VIVAnews - PT Bhakti Investama Tbk (BHIT) berencana menerbitkan saham baru (right issue) tanpa hak memesan efek terlebih dahulu (HMETD).
Menurut Direktur Penilaian Perusahaan PT Bursa Efek Indonesia Eddy Sugito, hal tersebut sudah diungkap dalam pertemuan perseroan dengan otoritas bursa. Namun, pihaknya belum menyetujui rencana itu.
"Mereka akan menerbitkan saham baru sebanyak 10 persen tanpa HMETD, cuma kita mau mengevaluasi terlebih dahulu," ujarnya di Jakarta, Rabu, 10 Maret 2010.

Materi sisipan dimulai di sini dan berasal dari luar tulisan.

What follows belongs to an exercise in optimizing a design on an open flow for small area, a short achievable clock period and few clock cycles; a production flow would make more cautious choices.
Function was checked by simulation only, so behaviour that the tests miss may differ from the original.

==> flow/run.sh <==
#!/bin/bash
# synth_recipe.tcl (not shown) runs the flow's synth.tcl, then flattens the netlist and writes it again
# the make line also repeats each setting of config.mk as NAME=value (left out here)
make -C /OpenROAD-flow-scripts/flow DESIGN_CONFIG=/design/flow/config.mk WORK_HOME=/design/flow/orfs CLKGATE_MAP_FILE= SYNTH_SCRIPT=/design/flow/synth_recipe.tcl finish
==> flow/config.mk <==
export PLATFORM = sky130hd
export DESIGN_NAME = tickdeb
export DESIGN_NICKNAME = tickdeb
export VERILOG_FILES = /design/flow/design.v
export SDC_FILE = /design/flow/constraint.sdc
export NUM_CORES = 4
export LEC_CHECK = 0
export CAP_MARGIN = 20
export CORE_MARGIN = 2
export CORE_UTILIZATION = 40
export SLEW_MARGIN = 20
==> flow/constraint.sdc <==
create_clock -name core_clock -period 80.0 [get_ports {clk}]
set_input_delay 16.0000 -clock core_clock [delete_from_list [all_inputs] [get_ports {clk}]]
set_output_delay 16.0000 -clock core_clock [all_outputs]
set_load 0.01 [all_outputs]
==> flow/design.v <==
module tickdeb_s2t (
    input  wire [31:0] ms,
    input  wire [31:0] clk_hz,
    output wire [31:0] ticks
);
    wire [63:0] prod = {32'd0, ms} * {32'd0, clk_hz};
    wire [63:0] quo  = prod / 64'd1000;
    assign ticks = (quo < 64'd2)            ? 32'd2 :
                   (quo > 64'hFFFF_FFFF)    ? 32'hFFFF_FFFF :
                                              quo[31:0];
endmodule
module tickdeb (
    input  wire         clk,
    input  wire         rst,              
    input  wire [31:0]  cfg_clk_hz,
    input  wire         cfg_policy,       
    input  wire         cfg_map,          
    input  wire         cfg_timer_model,  
    input  wire         cfg_preempt,      
    input  wire [4:0]   cfg_n,
    input  wire [3:0]   cfg_init_stage,
    input  wire [511:0] cfg_dur,          
    input  wire [31:0]  cfg_dur_rel,
    input  wire [31:0]  cfg_dur_held,
    input  wire         in_valid,
    input  wire [63:0]  in_word,
    output wire         in_ready,
    output reg          resp_valid,
    output reg  [1:0]   resp_status,      
    output reg  [31:0]  resp_data         
);
    localparam [1:0] ST_NEXT = 2'd0, ST_FAULT = 2'd1, ST_NOSTEP = 2'd2;
    localparam [2:0] PH_BOOT = 3'd0, PH_STABLE = 3'd1, PH_SETTLING = 3'd2,
                     PH_STALL = 3'd3, PH_RP_DISABLE = 3'd4, PH_RP_LOAD = 3'd5,
                     PH_RP_CLEAR = 3'd6, PH_RP_ENABLE = 3'd7;
    localparam [7:0] F_ILLEGAL_OP = 8'h01, F_SEQUENCE = 8'h02, F_PERIOD_RANGE = 8'h03,
                     F_SPURIOUS_IRQ = 8'h04, F_UNBOUND = 8'h05, F_TIMER_UNCFG = 8'h06,
                     F_CONFIG_INVALID = 8'h07;
    localparam [3:0] BOOT_LEN = 4'd9;
    reg  [3:0]  cnt;
    reg  [31:0] load;
    reg         en, mode, pending, ie, gie, hbound;
    reg  [31:0] tval;
    reg         conf, cand;
    reg  [2:0]  fgph;
    reg  [3:0]  bootix;
    reg  [3:0]  stage;
    reg  [31:0] newp;
    reg  [15:0] ntrans;
    reg  [7:0]  dir0, pur0, data0, dir1, pur1, data1;
    reg  [7:0]  fault, fopc;
    assign in_ready = 1'b1;
    wire cfg_valid = (cfg_clk_hz != 32'd0) &&
                     (cfg_map ? !cfg_policy
                              : (cfg_n >= 5'd1 && cfg_n <= 5'd16 && {1'b0, cfg_init_stage} < cfg_n));
    wire [31:0] cfgid = {10'd0, 6'd32, 3'd0, (cfg_map ? 5'd0 : cfg_n),
                         cfg_preempt, cfg_timer_model, cfg_map, cfg_policy, 1'b0, 3'd4};
    wire [7:0]  opc = in_word[63:56];
    wire [7:0]  fa  = in_word[55:48];
    wire [7:0]  fb  = in_word[47:40];
    wire [7:0]  fc  = in_word[39:32];
    wire [31:0] imm = in_word[31:0];
    wire        raw = fa[0];
    wire no_b_c_imm = (fb == 8'd0) && (fc == 8'd0) && (imm == 32'd0);
    wire bare       = (fa == 8'd0) && no_b_c_imm;
    wire is_reset   = (opc == 8'h01) && bare;
    wire is_obs     = (opc == 8'h02) && (fa[7:4] == 4'd0) && no_b_c_imm;
    wire is_cfgp    = (opc == 8'h10) && bare;
    wire is_setrl   = (opc == 8'h11) && (fa == 8'd0) && (fb == 8'd0) && (fc == 8'd0);
    wire is_en      = (opc == 8'h12) && bare;
    wire is_dis     = (opc == 8'h13) && bare;
    wire is_clr     = (opc == 8'h14) && bare;
    wire is_reg     = (opc == 8'h15) && (fa == 8'd1) && no_b_c_imm;
    wire is_ies     = (opc == 8'h16) && bare;
    wire is_gie     = (opc == 8'h17) && bare;
    wire is_gout    = (opc == 8'h20) && (fa[7:1] == 7'd0) && (fc == 8'd0) && (imm == 32'd0);
    wire is_gin     = (opc == 8'h21) && (fa[7:1] == 7'd0) && (fc == 8'd0) && (imm == 32'd0);
    wire is_tick    = (opc == 8'h30) && bare;
    wire is_samp    = (opc == 8'h40) && (fa[7:1] == 7'd0) && no_b_c_imm;
    wire is_rchk    = (opc == 8'h41) && (fa[7:1] == 7'd0) && no_b_c_imm;
    wire is_exp     = (opc == 8'h50) && bare && !cfg_timer_model;
    wire is_tclk    = (opc == 8'h51) && bare &&  cfg_timer_model;
    wire is_fg  = is_cfgp | is_setrl | is_en | is_dis | is_clr | is_reg | is_ies |
                  is_gie | is_gout | is_gin | is_samp | is_rchk;
    wire is_env = is_exp | is_tclk;
    wire legal  = is_reset | is_obs | is_fg | is_tick | is_env;
    wire irq_req = pending & ie & gie;
    wire [4:0]  stage_inc  = {1'b0, stage} + 5'd1;
    wire [3:0]  stage_next = (stage_inc == cfg_n) ? 4'd0 : stage_inc[3:0];
    wire [31:0] dur_init   = cfg_dur[{cfg_init_stage, 5'd0} +: 32];
    wire [31:0] dur_next   = cfg_dur[{stage_next, 5'd0} +: 32];
    wire [31:0] s2t_ms = (fgph == PH_BOOT) ? (cfg_map ? cfg_dur_rel : dur_init)
                                           : (cfg_map ? (cand ? cfg_dur_held : cfg_dur_rel) : dur_next);
    wire [31:0] s2t_ticks;
    tickdeb_s2t u_s2t (.ms(s2t_ms), .clk_hz(cfg_clk_hz), .ticks(s2t_ticks));
    reg [63:0] boot_word;
    always @(*) begin
        case (bootix)
            4'd0: boot_word = 64'h2000_0300_0000_0000;
            4'd1: boot_word = 64'h2001_0300_0000_0000;
            4'd2: boot_word = 64'h2101_1000_0000_0000;
            4'd3: boot_word = 64'h1000_0000_0000_0000;
            4'd4: boot_word = {32'h1100_0000, s2t_ticks};
            4'd5: boot_word = 64'h1501_0000_0000_0000;
            4'd6: boot_word = 64'h1600_0000_0000_0000;
            4'd7: boot_word = 64'h1700_0000_0000_0000;
            4'd8: boot_word = 64'h1200_0000_0000_0000;
            default: boot_word = 64'd0;
        endcase
    end
    reg fg_expected;
    always @(*) begin
        case (fgph)
            PH_BOOT:       fg_expected = (in_word == boot_word);
            PH_STABLE:     fg_expected = is_samp;
            PH_SETTLING:   fg_expected = is_rchk;
            PH_STALL:      fg_expected = is_samp;
            PH_RP_DISABLE: fg_expected = is_dis;
            PH_RP_LOAD:    fg_expected = is_setrl && (imm == newp);
            PH_RP_CLEAR:   fg_expected = is_clr;
            default:       fg_expected = is_en;
        endcase
    end
    reg [31:0] obs_val;
    always @(*) begin
        case (fa[3:0])
            4'd0:  obs_val = {27'd0, hbound, gie, ie, mode, en};
            4'd1:  obs_val = load;
            4'd2:  obs_val = {31'd0, pending};
            4'd3:  obs_val = tval;
            4'd4:  obs_val = {28'd0, cnt};
            4'd5:  obs_val = {16'd0, stage, bootix, 1'b0, fgph, 2'b00, cand, conf};
            4'd6:  obs_val = newp;
            4'd7:  obs_val = {16'd0, ntrans};
            4'd8:  obs_val = {24'd0, dir0};
            4'd9:  obs_val = {24'd0, pur0};
            4'd10: obs_val = {24'd0, data0};
            4'd11: obs_val = {24'd0, dir1};
            4'd12: obs_val = {24'd0, pur1};
            4'd13: obs_val = {24'd0, data1};
            4'd14: obs_val = {16'd0, fopc, fault};
            default: obs_val = cfgid;
        endcase
    end
    wire       do_reset = rst | (in_valid & is_reset);
    wire [3:0] cnt_inc  = cnt + 4'd1;
    always @(posedge clk) begin
        if (rst) begin
            resp_valid  <= 1'b0;
            resp_status <= ST_NEXT;
            resp_data   <= 32'd0;
        end else begin
            resp_valid  <= in_valid;
            resp_status <= ST_NEXT;
            resp_data   <= 32'd0;
        end
        if (do_reset) begin
            cnt     <= 4'd0;
            load    <= 32'd0;
            en      <= 1'b0;
            mode    <= 1'b0;
            pending <= 1'b0;
            ie      <= 1'b0;
            gie     <= 1'b0;
            hbound  <= 1'b0;
            tval    <= 32'd0;
            conf    <= 1'b0;
            cand    <= 1'b0;
            fgph    <= PH_BOOT;
            bootix  <= 4'd0;
            stage   <= cfg_map ? 4'd0 : cfg_init_stage;
            newp    <= 32'd0;
            ntrans  <= 16'd0;
            dir0    <= 8'd0;
            pur0    <= 8'd0;
            data0   <= 8'd0;
            dir1    <= 8'd0;
            pur1    <= 8'd0;
            data1   <= 8'd0;
            fault   <= cfg_valid ? 8'd0 : F_CONFIG_INVALID;
            fopc    <= cfg_valid ? 8'd0 : 8'h01;
        end else if (in_valid) begin
            if (fault != 8'd0) begin
                if (is_obs)
                    resp_data <= obs_val;
                else
                    resp_status <= ST_NOSTEP;
            end else if (!legal) begin
                fault       <= F_ILLEGAL_OP;
                fopc        <= opc;
                resp_status <= ST_FAULT;
            end else if (is_obs) begin
                resp_data <= obs_val;
            end else if (is_fg) begin
                if (cfg_preempt && irq_req) begin
                    resp_status <= ST_NOSTEP;
                end else if (!fg_expected) begin
                    fault       <= F_SEQUENCE;
                    fopc        <= opc;
                    resp_status <= ST_FAULT;
                end else if (is_setrl && imm < 32'd2) begin
                    fault       <= F_PERIOD_RANGE;
                    fopc        <= opc;
                    resp_status <= ST_FAULT;
                end else if (is_en && !mode) begin
                    fault       <= F_TIMER_UNCFG;
                    fopc        <= opc;
                    resp_status <= ST_FAULT;
                end else if (is_samp || is_rchk) begin
                    if (fgph == PH_STALL) begin
                        if (raw) begin
                            conf <= 1'b0;
                            fgph <= PH_STABLE;
                        end
                    end else if (fgph == PH_STABLE) begin
                        if (!raw != conf) begin
                            cand <= !raw;
                            fgph <= PH_SETTLING;
                        end
                    end else begin  
                        if (!raw != cand) begin
                            fgph <= PH_STABLE;
                        end else begin
                            conf   <= cand;
                            ntrans <= ntrans + 16'd1;
                            if (cfg_map) begin
                                newp <= s2t_ticks;
                                fgph <= PH_RP_DISABLE;
                            end else if (cand) begin
                                stage <= stage_next;
                                newp  <= s2t_ticks;
                                fgph  <= PH_RP_DISABLE;
                            end else begin
                                fgph <= PH_STABLE;
                            end
                        end
                    end
                end else begin
                    if (is_cfgp)  mode   <= 1'b1;
                    if (is_setrl) load   <= imm - 32'd1;
                    if (is_en) begin
                        en <= 1'b1;
                        if (cfg_timer_model) tval <= load;
                    end
                    if (is_dis)   en     <= 1'b0;
                    if (is_clr)   pending <= 1'b0;
                    if (is_reg)   hbound <= 1'b1;
                    if (is_ies)   ie     <= 1'b1;
                    if (is_gie)   gie    <= 1'b1;
                    if (is_gout) begin
                        if (fa[0]) begin
                            dir1 <= dir1 | fb;
                            pur1 <= pur1 & ~fb;
                        end else begin
                            dir0 <= dir0 | fb;
                            pur0 <= pur0 & ~fb;
                        end
                    end
                    if (is_gin) begin
                        if (fa[0]) begin
                            dir1 <= dir1 & ~fb;
                            pur1 <= pur1 | fb;
                        end else begin
                            dir0 <= dir0 & ~fb;
                            pur0 <= pur0 | fb;
                        end
                    end
                    case (fgph)
                        PH_BOOT: begin
                            bootix <= bootix + 4'd1;
                            if (bootix + 4'd1 == BOOT_LEN) fgph <= PH_STABLE;
                        end
                        PH_RP_DISABLE: fgph <= PH_RP_LOAD;
                        PH_RP_LOAD:    fgph <= PH_RP_CLEAR;
                        PH_RP_CLEAR:   fgph <= PH_RP_ENABLE;
                        PH_RP_ENABLE:  fgph <= (cfg_policy && conf) ? PH_STALL : PH_STABLE;
                        default:       fgph <= fgph;
                    endcase
                end
            end else if (is_tick) begin
                if (!irq_req) begin
                    fault       <= F_SPURIOUS_IRQ;
                    fopc        <= opc;
                    resp_status <= ST_FAULT;
                end else if (!hbound) begin
                    fault       <= F_UNBOUND;
                    fopc        <= opc;
                    resp_status <= ST_FAULT;
                end else begin
                    pending <= 1'b0;
                    cnt     <= cnt_inc;
                    data0   <= {data0[7:2], cnt_inc[1:0]};
                    data1   <= {data1[7:2], cnt_inc[3:2]};
                end
            end else begin
                if (!(en && mode)) begin
                    resp_status <= ST_NOSTEP;
                end else if (is_exp) begin
                    pending <= 1'b1;
                end else begin
                    if (tval == 32'd0) begin
                        pending <= 1'b1;
                        tval    <= load;
                    end else begin
                        tval <= tval - 32'd1;
                    end
                end
            end
        end
    end
endmodule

Pihak Otoritas, kata dia, meminta Bhakti menjelaskan rencana tersebut kepada publik. "Kemarin belum cukup, dijelaskan untuk apa," tutur Eddy. Namun, ia mengakui, perseroan sudah memulai penjajakan ke perusahaan tambang dan asuransi.
Eddy menambahkan, BEI meminta Bhakti segera menjelaskan hal tersebut kepada publik. Hingga saat ini, penjelasan yang sudah disampaikan perseroan masih belum memadai.
Dia mengakui, pihak otoritas akan mempelajari terlebih dahulu hasil pertemuan tersebut. "Hasil diskusi ini kita pelajari lagi, nanti kami akan mengundang lagi," ujar Eddy.
Sebelumnya, otoritas bursa mensuspen saham Bhakti Investama karena adanya ketidaklengkapan dalam keterbukaan informasi perseroan mengenai aksi korporasi. Bursa kemudian mencabut suspensi atas saham itu, karena perseroan telah memberikan penjelasan sebanyak dua kali.
Kendati demikian, otoritas kembali mensuspen saham Bhakti pada 25 pebruari kemarin. Suspensi atas saham itu dicabut untuk kali kedua pada Senin, 1 Maret 2010. Usai pencabutan harga saham kembali meningkat.
Pada penutupan pasar Senin lalu, saham Bhakti Investama menguat Rp 40 ke level Rp 660. Volume transaksi tercatat 167,57 lot senilai Rp 54,6 miliar dengan frekuensi 4316.